Thor The Dark World Trailer: The Dark Demigod

In The Avengers pantheon, its safe to say that Thor is considered the lightweight of the group. The first Thor film was pretty good, but it was… popcorn-y.

Don’t get me wrong, there’s nothing wrong with popcorn. Its crunchy, buttery, golden goodness in a brightly-coloured wrapper (much like Thor!). But that’s not something you traditionally associate with Kenneth Branagh. In the 21st Century, Kenneth Branagh is synonymous with Shakespeare! Okay, so Thor was Shakespearean popcorn – deliciously fun, yet eloquent.

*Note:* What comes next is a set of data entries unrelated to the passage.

This is an optimization exercise on Yosys and OpenROAD, whose aim is small area, not a production implementation.
Only simulation tests tie the RTL to the original design; equivalence was not proved.
Power and IR drop assume default switching activity.

==> design/flow/flow/abc_map.script <==
&get -n
&st
&dch -f
&nf -p -a -F 8 -A 4 -R 1000
&put
topo
stime -c
==> design/flow/design.v <==
module usb_endpoint
(
    input logic clk,
    input logic n_rst,
    input logic hsel,
    input logic [3:0] haddr,
    input logic [1:0] htrans,
    input logic [1:0] hsize,
    input logic hwrite,
    input logic [31:0] hwdata,
    input logic dplus_in,
    input logic dminus_in,
    output logic [31:0] hrdata,
    output logic hresp,
    output logic hready,
    output logic d_mode,
    output logic dplus_out,
    output logic dminus_out
);
    logic rx_data_ready, rx_transfer_active, tx_transfer_active, rx_error, flush;
    logic pid_in, pid_out, pid_ack, pid_nak;
    logic [6:0] buffer_occupancy;
    logic [7:0] rx_data, tx_data, tx_packet_data, rcv_data;
    logic get_rx_data, store_tx_data, clear, tx_error, get_tx_packet_data, store_rx_packet_data;
    logic [3:0] tx_packet;
    logic [63:0][7:0] mem, mem_d;
    fifo_storage STORAGE (.clk(clk), .d(mem_d), .q(mem));
    logic nonseq, err_raw, fifo_addr, rd_cmd;
    assign nonseq = (htrans == 2'b10);
    assign err_raw = (hsize == 2'd3) || (hwrite && haddr >= 4'd4 && haddr <= 4'd8) ||
                     (haddr >= 4'd9 && haddr <= 4'd11) || (haddr >= 4'd14);
    assign fifo_addr = (haddr < 4'd4) && (hsize != 2'd3);
    assign rd_cmd = hsel && !hwrite && nonseq;
    logic [3:0] haddr_f;
    logic hwrite_f, err_f, wr_fifo_f, wr12_f, wr13_f;
    logic [1:0] align_f;
    always_ff @(posedge clk, negedge n_rst) begin
        if (!n_rst) err_f <= 1'b0;
        else err_f <= err_raw;
    end
    always_ff @(posedge clk) begin
        haddr_f <= haddr;
        align_f <= (hsize == 2'd0) ? haddr[1:0] : (hsize == 2'd1) ? {haddr[1], 1'b0} : 2'b00;
        if (!n_rst) begin
            hwrite_f <= 1'b0;
            wr_fifo_f <= 1'b0;
            wr12_f <= 1'b0;
            wr13_f <= 1'b0;
        end
        else begin
            hwrite_f <= hwrite;
            wr_fifo_f <= hwrite && nonseq && fifo_addr;
            wr12_f <= hwrite && nonseq && hsize == 2'd0 && haddr == 4'd12;
            wr13_f <= hwrite && nonseq && hsize == 2'd0 && haddr == 4'd13;
        end
    end
    logic [2:0] pos;
    logic [1:0] nm1;
    logic mode_wr;
    logic busy, byte_ph, last;
    assign busy = !(pos[2] && !pos[1]);
    assign byte_ph = !pos[2];
    assign last = (pos[1:0] == nm1);
    always_ff @(posedge clk, negedge n_rst) begin
        if (!n_rst) pos <= 3'd4;
        else if (!busy) begin
            if (hsel && nonseq && fifo_addr) pos <= hwrite ? 3'd6 : 3'd7;
        end
        else if (byte_ph && last) pos <= 3'd4;
        else pos <= pos + 3'd1;
    end
    always_ff @(posedge clk) begin
        if (!busy) begin
            mode_wr <= hwrite;
            nm1 <= (hsize == 2'd0) ? 2'd0 : (hsize == 2'd1) ? 2'd1 : 2'd3;
        end
    end
    assign get_rx_data = byte_ph && !mode_wr;
    assign store_tx_data = byte_ph && mode_wr;
    logic [31:0] wdata_q;
    logic [1:0] wsel_q;
    logic wr_data_ph;
    assign wr_data_ph = hsel && wr_fifo_f;
    always_ff @(posedge clk) begin
        if (wr_data_ph) begin
            wdata_q <= hwdata;
            wsel_q <= align_f;
        end
    end
    logic [1:0] tx_idx;
    assign tx_idx = wsel_q + pos[1:0];
    assign tx_data = store_tx_data ? wdata_q[8*tx_idx +: 8] : 8'd0;
    logic [6:0] stat;   
    logic [1:0] er;
    logic [6:0] bo;
    always_ff @(posedge clk) begin
        stat[5:0] <= {rx_transfer_active, pid_nak, pid_ack, pid_out, pid_in, rx_data_ready};
        er[0] <= rx_error;
        if (!n_rst) begin
            stat[6] <= 1'b0;
            er[1] <= 1'b0;
            bo <= '0;
        end
        else begin
            stat[6] <= tx_transfer_active;
            er[1] <= tx_error;
            bo <= buffer_occupancy;
        end
    end
    logic [3:0] tx_pac;
    logic flush_ctrl, tta_prev;
    logic [3:0] x;
    always_comb begin
        x = '0;
        case (hwdata)
            32'd1 : x = 4'b0011;
            32'd2 : x = 4'b0010;
            32'd3 : x = 4'b1010;
            32'd4 : x = 4'b1110;
            default: x = '0;
        endcase
    end
    always_ff @(posedge clk) begin
        if (!n_rst) begin
            tx_pac <= '0;
            flush_ctrl <= 1'b0;
            tta_prev <= 1'b1;
        end
        else begin
            tta_prev <= tx_transfer_active;
            if (!tx_transfer_active && tta_prev) tx_pac <= '0;
            else if (hsel && wr12_f) tx_pac <= x;
            if (buffer_occupancy == 7'd0) flush_ctrl <= 1'b0;
            else if (hsel && wr13_f) flush_ctrl <= hwdata[0];
        end
    end
    logic hazard;
    assign hazard = hwrite_f && (haddr_f == haddr);
    logic [31:0] nxt_hrdata;
    always_comb begin
        nxt_hrdata = hrdata;
        if (rd_cmd) begin
            if (hazard) nxt_hrdata = hwdata;
            else begin
                case (hsize)
                    2'b00:
                        case (haddr)
                            4'd4: nxt_hrdata = {27'd0, stat[4:0]};
                            4'd5: nxt_hrdata = {22'd0, stat[6:5], 8'd0};
                            4'd6: nxt_hrdata = {31'd0, er[0]};
                            4'd7: nxt_hrdata = {23'd0, er[1], 8'd0};
                            4'd8: nxt_hrdata = {25'd0, bo};
                            4'd12: nxt_hrdata = {28'd0, tx_pac};
                            4'd13: nxt_hrdata = {31'd0, flush_ctrl};
                            default: ;
                        endcase
                    2'b01:
                        case (haddr)
                            4'd4, 4'd5: nxt_hrdata = {22'd0, stat[6:5], 3'd0, stat[4:0]};
                            4'd6, 4'd7: nxt_hrdata = {23'd0, er[1], 7'd0, er[0]};
                            default: ;
                        endcase
                    default: ;
                endcase
            end
        end
        if (get_rx_data) nxt_hrdata[8*pos[1:0] +: 8] = rx_data;
    end
    always_ff @(posedge clk, negedge n_rst) begin
        if (!n_rst) hrdata <= '0;
        else hrdata <= nxt_hrdata;
    end
    assign hresp = hsel && (err_raw || err_f);
    assign hready = !busy && !(hsel && err_raw && !err_f);
    assign clear = flush_ctrl;
    assign tx_packet = tx_pac;
    assign d_mode = !rx_transfer_active;
    logic s_reset, w_en, r_en;
    logic [7:0] wdata, rdata;
    logic [6:0] wcount, rcount;   
    logic [5:0] wpointer, rpointer;
    logic wrapped;                
    assign s_reset = clear | flush;
    assign w_en = store_tx_data | store_rx_packet_data;
    assign wdata = store_tx_data ? tx_data : rcv_data;
    assign r_en = get_tx_packet_data | get_rx_data;
    assign wpointer = wcount[5:0];
    assign rpointer = rcount[5:0];
    assign buffer_occupancy = wcount - rcount;
    always_ff @(posedge clk) begin
        if (!n_rst) begin
            rcount <= '0;
            wcount <= '0;
            wrapped <= 1'b0;
        end
        else if (s_reset) begin
            rcount <= '0;
            wcount <= '0;
            wrapped <= 1'b0;
        end
        else begin
            if (r_en) rcount <= rcount + 7'd1;
            if (w_en) begin
                wcount <= wcount + 7'd1;
                if (wpointer == 6'd63) wrapped <= 1'b1;
            end
        end
    end
    always_comb for (int i = 0; i < 64; i++)
        mem_d[i] = (w_en && wpointer == i) ? wdata : mem[i];
    logic [3:0] sa;
    logic [15:0] sb;
    logic [7:0] rmux;
    logic [15:0][7:0] grp;
    always_comb begin
        for (int i = 0; i < 4; i++) sa[i] = (rpointer[1:0] == i);
        for (int i = 0; i < 16; i++) sb[i] = (rpointer[5:2] == i);
        rmux = '0;
        for (int k = 0; k < 16; k++) begin
            grp[k] = '0;
            for (int j = 0; j < 4; j++) grp[k] = grp[k] | ({8{sa[j]}} & mem[4*k+j]);
            rmux = rmux | ({8{sb[k]}} & grp[k]);
        end
    end
    assign rdata = (wrapped || rpointer < wpointer) ? rmux : 8'd0;
    assign tx_packet_data = get_tx_packet_data ? rdata : 8'd0;
    assign rx_data = (get_rx_data && !get_tx_packet_data) ? rdata : 8'd0;
    localparam [4:0] RX_IDLE = 5'd0, RX_IDLE_E = 5'd1, RX_EOP_S = 5'd2, RX_EOP_E = 5'd3,
                     RX_READ_SYNC = 5'd4, RX_CHECK_SYNC = 5'd5, RX_READ_PID = 5'd6, RX_SEND_PID = 5'd7,
                     RX_ACK_NACK = 5'd8, RX_TOKEN_D1 = 5'd9, RX_SEND_TOKEN1 = 5'd10, RX_TOKEN_D2 = 5'd11,
                     RX_SEND_TOKEN2 = 5'd12, RX_WAIT = 5'd13, RX_FLUSH = 5'd14, RX_DATA_RECV = 5'd15,
                     RX_DATA_SEND = 5'd16, RX_DATA_NS = 5'd17, RX_ERROR = 5'd18;
    logic [4:0] rx_state, rx_next;
    logic dp_t, dp_s, dp_p, dm_t, dm_s;
    always_ff @(posedge clk) begin
        if (!n_rst) begin
            dp_t <= 1'b1;
            dp_s <= 1'b1;
            dp_p <= 1'b1;
            dm_t <= 1'b0;
            dm_s <= 1'b0;
        end
        else begin
            dp_t <= dplus_in;
            dp_s <= dp_t;
            dp_p <= dp_s;
            dm_t <= dminus_in;
            dm_s <= dm_t;
        end
    end
    logic d_edge, eop, rcving;
    assign rcving = (rx_state[4:2] != 3'd0);
    assign d_edge = dp_s ^ dp_p;
    assign eop = rcving && (dp_s == dm_s);
    logic [2:0] cyc, bits;
    logic [6:0] nbytes;
    logic shift_en, byte_received, max_bytes;
    assign shift_en = (cyc == 3'd3);
    assign byte_received = (bits == 3'd0) && (cyc == 3'd4);
    assign max_bytes = (nbytes == 7'd66);
    always_ff @(posedge clk) begin
        if (!n_rst) begin
            cyc <= '0;
            bits <= '0;
            nbytes <= '0;
        end
        else if (!rcving) begin
            cyc <= '0;
            bits <= '0;
            nbytes <= '0;
        end
        else begin
            cyc <= cyc + 3'd1;
            if (shift_en) bits <= bits + 3'd1;
            if (byte_received) nbytes <= max_bytes ? 7'd1 : nbytes + 7'd1;
        end
    end
    logic d_last;
    always_ff @(posedge clk) begin
        if (!n_rst) d_last <= 1'b1;
        else if (rcving && shift_en) d_last <= dp_s;
    end
    always_ff @(posedge clk) begin
        if (shift_en) rcv_data <= {~(dp_s ^ d_last), rcv_data[7:1]};
    end
    logic err_now;
    assign err_now = (rx_state == RX_IDLE_E) || (rx_state == RX_EOP_E);
    always_comb begin
        rx_next = rx_state;
        case (rx_state)
            RX_IDLE, RX_IDLE_E: if (d_edge) rx_next = RX_READ_SYNC;
            RX_READ_SYNC: begin
                if (eop) rx_next = RX_ERROR;
                else if (byte_received) rx_next = RX_CHECK_SYNC;
            end
            RX_CHECK_SYNC: begin
                if (eop) rx_next = RX_ERROR;
                else if (rcv_data == 8'b10000000) rx_next = RX_READ_PID;
                else rx_next = RX_ERROR;
            end
            RX_READ_PID: begin
                if (eop) rx_next = RX_ERROR;
                else if (byte_received) rx_next = RX_SEND_PID;
            end
            RX_SEND_PID: begin
                if (eop) rx_next = RX_ERROR;
                else case (rcv_data[3:0])
                    4'b0010, 4'b1010: rx_next = RX_ACK_NACK;
                    4'b1001, 4'b0001: rx_next = RX_TOKEN_D1;
                    4'b0011, 4'b1011: rx_next = RX_FLUSH;
                    default: rx_next = RX_ERROR;
                endcase
            end
            RX_ACK_NACK: rx_next = eop ? RX_EOP_S : RX_ERROR;
            RX_TOKEN_D1: if (byte_received) rx_next = RX_SEND_TOKEN1;
            RX_SEND_TOKEN1: rx_next = RX_TOKEN_D2;
            RX_TOKEN_D2: if (byte_received) rx_next = RX_SEND_TOKEN2;
            RX_SEND_TOKEN2: rx_next = eop ? RX_EOP_S : RX_WAIT;
            RX_FLUSH: rx_next = eop ? RX_ERROR : RX_DATA_RECV;
            RX_DATA_RECV: begin
                if (eop || max_bytes) rx_next = RX_ERROR;
                else if (byte_received) rx_next = RX_DATA_SEND;
            end
            RX_DATA_SEND: begin
                if (eop) rx_next = RX_EOP_S;
                else if (!max_bytes && d_edge) rx_next = RX_DATA_RECV;
                else rx_next = RX_DATA_NS;
            end
            RX_WAIT: if (eop) rx_next = RX_EOP_S;
            RX_DATA_NS: begin
                if (eop && bits != 3'd0) rx_next = RX_ERROR;
                else if (eop) rx_next = RX_EOP_S;
                else if (max_bytes && (d_edge || byte_received)) rx_next = RX_ERROR;
                else if (byte_received) rx_next = RX_DATA_SEND;
            end
            RX_EOP_S: if (d_edge) rx_next = RX_IDLE;
            RX_EOP_E: if (d_edge) rx_next = RX_IDLE_E;
            RX_ERROR: if (eop) rx_next = RX_EOP_E;
            default: rx_next = RX_IDLE;
        endcase
    end
    always_ff @(posedge clk, negedge n_rst) begin
        if (!n_rst) rx_state <= RX_IDLE;
        else rx_state <= rx_next;
    end
    assign rx_transfer_active = rcving;
    assign rx_error = err_now || (rx_state == RX_ERROR);
    assign flush = (rx_state == RX_FLUSH);
    assign store_rx_packet_data = (rx_state == RX_SEND_TOKEN1) || (rx_state == RX_SEND_TOKEN2) || (rx_state == RX_DATA_SEND);
    assign rx_data_ready = (rx_state == RX_SEND_TOKEN2) || (rx_state == RX_DATA_SEND);
    logic pid_st;
    assign pid_st = (rx_state == RX_SEND_PID) || (rx_state == RX_ACK_NACK);
    assign pid_in = pid_st && rcv_data[3:0] == 4'b1001;
    assign pid_out = pid_st && rcv_data[3:0] == 4'b0001;
    assign pid_ack = pid_st && rcv_data[3:0] == 4'b0010;
    assign pid_nak = pid_st && rcv_data[3:0] == 4'b1010;
    localparam [3:0] TX_IDLE = 4'd0, TX_ERROR_WAIT = 4'd1, TX_ERROR = 4'd2, TX_WAIT = 4'd3,
                     TX_CLEAR = 4'd4, TX_BUFF_CHECK = 4'd8, TX_SYNC_L = 4'd9,
                     TX_PH_SYNC = 4'd12, TX_PH_PID = 4'd13, TX_PH_DATA = 4'd14, TX_PH_EOP = 4'd15;
    logic [3:0] tx_state, tx_next;
    logic [5:0] k;
    logic en, is_data, is_hs;
    assign en = tx_state[3] && tx_state[2];
    assign is_data = (tx_packet == 4'b0011) || (tx_packet == 4'b1011);
    assign is_hs = (tx_packet == 4'b0010) || (tx_packet == 4'b1010);
    always_comb begin
        tx_next = tx_state;
        case (tx_state)
            TX_IDLE, TX_ERROR_WAIT: begin
                if (is_data) tx_next = TX_BUFF_CHECK;
                else if (is_hs) tx_next = TX_SYNC_L;
            end
            TX_ERROR: if (tx_packet == 4'd0) tx_next = TX_ERROR_WAIT;
            TX_BUFF_CHECK: tx_next = (buffer_occupancy == 7'd0) ? TX_ERROR : TX_SYNC_L;
            TX_SYNC_L: tx_next = TX_PH_SYNC;
            TX_PH_SYNC: if (k == 6'd62) tx_next = TX_PH_PID;
            TX_PH_PID: begin
                if (k == 6'd62) begin
                    if (is_data) tx_next = TX_PH_DATA;
                    else if (is_hs) tx_next = TX_PH_EOP;
                end
            end
            TX_PH_DATA: if (k == 6'd62 && buffer_occupancy == 7'd0) tx_next = TX_PH_EOP;
            TX_PH_EOP: if (k == 6'd24) tx_next = TX_CLEAR;
            TX_CLEAR: tx_next = TX_WAIT;
            TX_WAIT: if (tx_packet == 4'd0) tx_next = TX_IDLE;
            default: tx_next = TX_IDLE;
        endcase
    end
    always_ff @(posedge clk, negedge n_rst) begin
        if (!n_rst) begin
            tx_state <= TX_IDLE;
            k <= '0;
        end
        else begin
            tx_state <= tx_next;
            if (tx_state == TX_CLEAR) k <= '0;
            else if (en) k <= k + 6'd1;
        end
    end
    assign tx_transfer_active = tx_state[3];
    assign tx_error = (tx_state == TX_ERROR) || (tx_state == TX_ERROR_WAIT);
    assign get_tx_packet_data = (tx_state == TX_PH_DATA) && (k == 6'd63);
    logic [7:0] sr, pin;
    always_comb begin
        case (tx_state)
            TX_PH_PID: pin = {~tx_packet, tx_packet};
            TX_PH_DATA: pin = tx_packet_data;
            default: pin = 8'b10000000;
        endcase
    end
    always_ff @(posedge clk) begin
        if (tx_state == TX_SYNC_L || k == 6'd63) sr <= pin;
        else if (k[2:0] == 3'd7) sr <= {1'b1, sr[7:1]};
    end
    always_ff @(posedge clk, negedge n_rst) begin
        if (!n_rst) begin
            dplus_out <= 1'b1;
            dminus_out <= 1'b0;
        end
        else if (tx_state == TX_PH_EOP) begin
            if (k != 6'd63) begin
                dplus_out <= (k >= 6'd16);
                dminus_out <= 1'b0;
            end
        end
        else if (en && k[2:0] == 3'd0 && !sr[0]) begin
            dplus_out <= ~dplus_out;
            dminus_out <= ~dminus_out;
        end
    end
endmodule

On the plus side, Branagh attracts talent – aside from Robert Downey Jr’s Iron Man, an argument can be made that the two largest breakout stars from the Marvel universe were Tom Hiddleston and Chris Hemsworth. Tom Hiddleston is the embodiment of elegant mischief, while Chris Hemsworth’s golden mane practically screams hero.

Hey, ladies.

The one thing that really freaked me out in the first film was just how SHINY everything was. It made everything look fake and super CGI’d. I mean, you’re not JJ Abrams, Kenneth – we don’t need that much lens-flare.

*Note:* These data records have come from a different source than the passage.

Context: an optimization exercise on an open-source flow, tuned for small area. The choices shown serve that exercise and are no tape-out recipe. Only simulation tests tie the RTL to the original design; equivalence was not proved. Power figures rest on the tool's default switching activity, not on a simulated workload.

== run A ==
==> flow/design.v (excerpt) <==
module can_ctrl
(
  input        clk,
  input        rst,
  input  [7:0] wb_dat_i,
  output [7:0] wb_dat_o,
  input        wb_cyc_i,
  input        wb_stb_i,
  input        wb_we_i,
  input  [7:0] wb_adr_i,
  output       wb_ack_o,
  input        rx_i,
  output       tx_o,
  output       bus_off_on,
  output       irq_on,
  output       clkout_o,
  output       self_test_ctrl_o
);
can_top u_can_top
(
  .wb_clk_i         (clk),
  .wb_rst_i         (rst),
  .wb_dat_i         (wb_dat_i),
  .wb_dat_o         (wb_dat_o),
  .wb_cyc_i         (wb_cyc_i),
  .wb_stb_i         (wb_stb_i),
  .wb_we_i          (wb_we_i),
  .wb_adr_i         (wb_adr_i),
  .wb_ack_o         (wb_ack_o),
  .clk_i            (clk),
  .rx_i             (rx_i),
  .tx_o             (tx_o),
  .bus_off_on       (bus_off_on),
  .irq_on           (irq_on),
  .clkout_o         (clkout_o),
  .self_test_ctrl_o (self_test_ctrl_o)
);
endmodule
Size: roughly 4600 cells after synthesis, about 1400 flip-flops, about 36 I/O pins, ~60000 um^2 of cells after synthesis.
Settings: LEC_CHECK=0, CAP_MARGIN=20, CORE_MARGIN=2, CORE_UTILIZATION=60, PLACE_DENSITY=0.7, SLEW_MARGIN=20; clock period 10.0 ns.
standard.sh (not shown) runs the stock make flow with config.mk's settings and CLKGATE_MAP_FILE= SYNTH_SCRIPT=/design/flow/synth_recipe.tcl, a recipe that flattens the netlist after the stock synthesis.
==> flow/flow/run.sh <==
#!/bin/bash
# Own layout flow: the standard ORFS flow (standard.sh, with its standard synthesis script
# synth_recipe.tcl) with these changes in how the layout is made:
#  - Yosys's ABC technology-mapping step uses an area-oriented script (flow/abc_map.script)
#    instead of ORFS's delay-oriented abc_speed.script, and adders are left to ABC as plain
#    logic (ADDER_MAP_FILE empty) instead of being mapped to half/full-adder cells. Registers
#    are mapped before ABC runs, so the registers, their names and cell types are those of the
#    standard synthesis;
#  - port buffers use the smallest buffer cell (buf_1);
#  - clock tree synthesis inserts no dummy loads and clusters more sinks per buffer.
# Each tool's full output goes to its ORFS log under orfs/logs; make's output goes to make.log.
set -euo pipefail
W=$(pwd)
rm -rf "$W/scripts"
cp -r "$FLOW_HOME/scripts" "$W/scripts"
cp "$W/flow/abc_map.script" "$W/scripts/abc_speed.script"
export BUFFER_PORTS_ARGS="-buffer_cell sky130_fd_sc_hd__buf_1"
export CTS_ARGS="-sink_clustering_enable -repair_clock_nets -dont_use_dummy_load -sink_clustering_size 25 -sink_clustering_max_diameter 100 -buf_list sky130_fd_sc_hd__clkbuf_16"
bash "$W/standard.sh" SCRIPTS_DIR="$W/scripts" ADDER_MAP_FILE= finish > "$W/make.log" 2>&1
==> flow/flow/abc_map.script <==
strash
&get -n
&st
&deepsyn -T 60
&dch -f
&nf -R 1000 -p -F 8 -A 4
&put
topo
Run A finished end to end and its layout was clean on timing, DRC and antenna.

OOooOOooooooOOOoOooOOoooohhhh! SHINY.

Alas, the new trailer for Thor: The Dark World dashes all thoughts of shiny-ness. Someone threw a bucket of mud all over the film and sloshed it around. What arose was a gritty Demi-god akin to The Dark Knight.

Word Vomit:

More references to Christopher Nolan – zero-gravity truck!

WHOAAAAAA alien spacecraft? Um, magical Elvish spacecraft?

KAT DENNINGS! Whatever happened to her iPod? Did SHIELD give it back? She did just download 20 songs, after all. I’d be pissed too.

Oh hey, Natalie! She’s so tiny next to him. Kinda like his wife, Elsa Pataky. Btw, I’m small too, Chris. *hint*hint*

Janey goes to Asgard! Sif looks super JELLO! So jealous, she’s green jello.

That’s another fabulous red cape.

I can’t handle it! The swelling vocals, the thunderous drums, and THOR ON A BATTLEFIELD. Finally! I just want to see him get Medieval on Elvish butt and just bash some shit up. How cool is it that the soundtrack is named ‘Shinigami’? (For those uncultured few, that means ‘God of Death’ in Japanese.)

God of Thunder, baby

God of Thunder, baby

Someone needs plastic surgery. Or some skin-grafts, at least:

Elvish cyborg scum

Elvish cyborg scum

LOKI!! Be aware, Hiddlestoners, that Tom Hiddleston is being rumoured for the role of Draven in The Crow. This is definitely going to help his case:

Gothic chic

Gothic chic

The first thing I did after watching that trailer was to Google the director. This is obviously NOT the work of shiny Kenneth Branagh.  I present to you the man that brings us the Dark Demi-God:

Director Alan Taylor

This will be Alan Taylor’s directorial debut in a major feature film. But lets look at his past television credits:

GAME OF THRONES (6 EPISODES)

MAD MEN (4 EPISODES)

BOARDWALK EMPIRE (1 EPISODE)

THE SOPRANOS (9 EPISODES)

ROME (2 EPISODES)

DEADWOOD (2 EPISODES)

CARNIVALE (1 EPISODE)

F*CK YES! I love this man already. In Alan Taylor, we (hope to) trust.